Each line in the entries below that holds the word "metal" belongs in the answer.

==================================================

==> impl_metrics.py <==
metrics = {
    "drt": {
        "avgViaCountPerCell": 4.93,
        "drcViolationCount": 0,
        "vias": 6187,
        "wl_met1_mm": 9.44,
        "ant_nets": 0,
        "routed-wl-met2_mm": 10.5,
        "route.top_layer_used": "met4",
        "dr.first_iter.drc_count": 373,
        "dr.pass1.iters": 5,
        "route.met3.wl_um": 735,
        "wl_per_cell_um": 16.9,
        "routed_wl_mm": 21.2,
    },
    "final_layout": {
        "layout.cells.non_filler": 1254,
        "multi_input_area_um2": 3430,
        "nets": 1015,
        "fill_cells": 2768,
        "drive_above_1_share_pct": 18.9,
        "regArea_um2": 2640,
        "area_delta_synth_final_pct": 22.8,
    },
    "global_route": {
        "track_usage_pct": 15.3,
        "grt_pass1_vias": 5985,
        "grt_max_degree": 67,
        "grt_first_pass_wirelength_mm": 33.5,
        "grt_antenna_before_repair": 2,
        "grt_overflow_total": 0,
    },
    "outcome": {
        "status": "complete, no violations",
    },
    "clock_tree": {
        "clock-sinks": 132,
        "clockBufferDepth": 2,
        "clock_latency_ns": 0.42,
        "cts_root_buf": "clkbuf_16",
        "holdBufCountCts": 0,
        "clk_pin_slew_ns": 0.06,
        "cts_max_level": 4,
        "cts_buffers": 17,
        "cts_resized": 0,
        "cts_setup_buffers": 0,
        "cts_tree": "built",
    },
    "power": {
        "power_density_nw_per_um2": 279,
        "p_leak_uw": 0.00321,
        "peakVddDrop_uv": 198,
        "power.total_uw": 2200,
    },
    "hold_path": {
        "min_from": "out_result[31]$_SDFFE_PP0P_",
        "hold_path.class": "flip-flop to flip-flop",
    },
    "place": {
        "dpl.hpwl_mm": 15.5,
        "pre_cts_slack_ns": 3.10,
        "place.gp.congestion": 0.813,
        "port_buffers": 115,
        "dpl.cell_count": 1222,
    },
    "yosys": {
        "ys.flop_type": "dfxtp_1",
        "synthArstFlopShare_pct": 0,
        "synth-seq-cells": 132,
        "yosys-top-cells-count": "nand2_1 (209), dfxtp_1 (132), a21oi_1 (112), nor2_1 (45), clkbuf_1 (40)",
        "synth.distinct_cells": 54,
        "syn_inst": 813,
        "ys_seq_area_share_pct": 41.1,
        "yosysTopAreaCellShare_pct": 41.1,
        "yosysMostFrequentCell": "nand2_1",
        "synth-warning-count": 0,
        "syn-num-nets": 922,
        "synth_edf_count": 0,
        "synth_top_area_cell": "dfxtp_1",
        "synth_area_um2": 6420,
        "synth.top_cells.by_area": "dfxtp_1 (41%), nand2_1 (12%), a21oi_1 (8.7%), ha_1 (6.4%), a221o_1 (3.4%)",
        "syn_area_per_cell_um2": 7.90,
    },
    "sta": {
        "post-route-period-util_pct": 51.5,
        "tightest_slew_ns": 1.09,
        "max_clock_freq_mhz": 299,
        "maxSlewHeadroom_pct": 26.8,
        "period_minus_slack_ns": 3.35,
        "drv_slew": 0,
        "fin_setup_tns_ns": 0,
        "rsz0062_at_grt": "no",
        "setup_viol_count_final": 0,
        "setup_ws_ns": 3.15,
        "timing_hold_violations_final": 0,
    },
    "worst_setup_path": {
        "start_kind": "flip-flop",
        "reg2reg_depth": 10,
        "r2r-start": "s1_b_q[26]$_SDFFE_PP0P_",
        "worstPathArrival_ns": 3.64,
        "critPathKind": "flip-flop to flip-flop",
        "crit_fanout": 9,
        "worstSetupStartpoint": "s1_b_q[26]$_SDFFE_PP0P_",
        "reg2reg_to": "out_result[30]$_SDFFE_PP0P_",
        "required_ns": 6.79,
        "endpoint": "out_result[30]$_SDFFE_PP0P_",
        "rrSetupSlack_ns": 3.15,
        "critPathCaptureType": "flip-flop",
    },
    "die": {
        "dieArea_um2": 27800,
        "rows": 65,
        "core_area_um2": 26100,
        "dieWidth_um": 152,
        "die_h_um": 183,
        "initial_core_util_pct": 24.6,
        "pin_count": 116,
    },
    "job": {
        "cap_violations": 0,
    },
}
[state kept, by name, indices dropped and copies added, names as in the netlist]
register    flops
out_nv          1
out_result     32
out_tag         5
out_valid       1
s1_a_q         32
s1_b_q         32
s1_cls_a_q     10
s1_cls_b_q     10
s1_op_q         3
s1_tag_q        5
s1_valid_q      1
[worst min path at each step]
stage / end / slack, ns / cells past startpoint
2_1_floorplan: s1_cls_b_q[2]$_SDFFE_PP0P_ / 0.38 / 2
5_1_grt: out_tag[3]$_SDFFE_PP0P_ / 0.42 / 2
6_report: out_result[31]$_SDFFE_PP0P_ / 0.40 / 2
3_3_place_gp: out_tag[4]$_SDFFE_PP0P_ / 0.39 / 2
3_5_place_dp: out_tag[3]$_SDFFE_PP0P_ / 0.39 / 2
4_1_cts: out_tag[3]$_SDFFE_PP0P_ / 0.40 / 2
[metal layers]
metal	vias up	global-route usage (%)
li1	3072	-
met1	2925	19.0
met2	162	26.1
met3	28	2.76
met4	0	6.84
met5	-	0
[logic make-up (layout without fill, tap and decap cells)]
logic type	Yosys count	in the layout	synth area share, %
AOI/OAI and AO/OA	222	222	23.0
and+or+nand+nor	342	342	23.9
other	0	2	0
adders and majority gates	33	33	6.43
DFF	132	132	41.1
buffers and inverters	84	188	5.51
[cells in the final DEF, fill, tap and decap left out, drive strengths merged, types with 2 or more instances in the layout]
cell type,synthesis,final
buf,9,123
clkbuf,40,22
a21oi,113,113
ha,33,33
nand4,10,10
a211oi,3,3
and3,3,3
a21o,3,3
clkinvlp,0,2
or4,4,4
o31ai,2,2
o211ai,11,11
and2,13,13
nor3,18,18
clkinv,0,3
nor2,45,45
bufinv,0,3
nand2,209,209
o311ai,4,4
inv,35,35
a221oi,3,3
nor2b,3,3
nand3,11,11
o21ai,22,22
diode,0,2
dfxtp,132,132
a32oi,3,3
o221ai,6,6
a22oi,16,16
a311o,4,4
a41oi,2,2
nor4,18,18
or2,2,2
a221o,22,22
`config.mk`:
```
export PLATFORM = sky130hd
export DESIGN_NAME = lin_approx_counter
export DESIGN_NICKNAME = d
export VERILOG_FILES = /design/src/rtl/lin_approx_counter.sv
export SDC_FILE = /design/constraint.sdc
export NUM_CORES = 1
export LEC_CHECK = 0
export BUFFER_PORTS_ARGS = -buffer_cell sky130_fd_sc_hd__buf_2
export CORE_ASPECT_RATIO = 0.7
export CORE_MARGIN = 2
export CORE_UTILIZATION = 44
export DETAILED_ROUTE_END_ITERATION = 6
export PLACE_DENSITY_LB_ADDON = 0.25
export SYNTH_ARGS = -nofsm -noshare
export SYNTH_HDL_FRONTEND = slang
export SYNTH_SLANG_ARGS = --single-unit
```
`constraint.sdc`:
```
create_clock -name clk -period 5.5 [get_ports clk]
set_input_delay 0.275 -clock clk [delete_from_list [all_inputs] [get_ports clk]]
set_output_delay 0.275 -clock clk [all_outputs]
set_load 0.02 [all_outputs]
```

==================================================

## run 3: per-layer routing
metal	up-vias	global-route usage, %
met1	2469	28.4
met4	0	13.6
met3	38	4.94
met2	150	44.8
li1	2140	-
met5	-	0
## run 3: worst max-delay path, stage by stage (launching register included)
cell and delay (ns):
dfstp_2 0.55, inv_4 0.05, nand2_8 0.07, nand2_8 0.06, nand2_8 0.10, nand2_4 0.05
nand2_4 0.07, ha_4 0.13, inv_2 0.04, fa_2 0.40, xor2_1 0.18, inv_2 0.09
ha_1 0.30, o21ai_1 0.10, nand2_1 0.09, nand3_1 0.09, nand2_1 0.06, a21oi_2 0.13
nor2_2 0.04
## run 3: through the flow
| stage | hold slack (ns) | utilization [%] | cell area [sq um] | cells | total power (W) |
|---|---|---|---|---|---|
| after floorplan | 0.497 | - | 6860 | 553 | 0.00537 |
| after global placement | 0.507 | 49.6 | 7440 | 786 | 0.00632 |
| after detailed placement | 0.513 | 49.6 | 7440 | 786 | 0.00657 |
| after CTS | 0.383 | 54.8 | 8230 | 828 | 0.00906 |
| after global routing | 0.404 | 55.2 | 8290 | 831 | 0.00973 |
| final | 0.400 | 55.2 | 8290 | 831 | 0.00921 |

==================================================

● Response to this task:
[metal layers]
metal	vias up	global-route usage (%)
metal	up-vias	global-route usage, %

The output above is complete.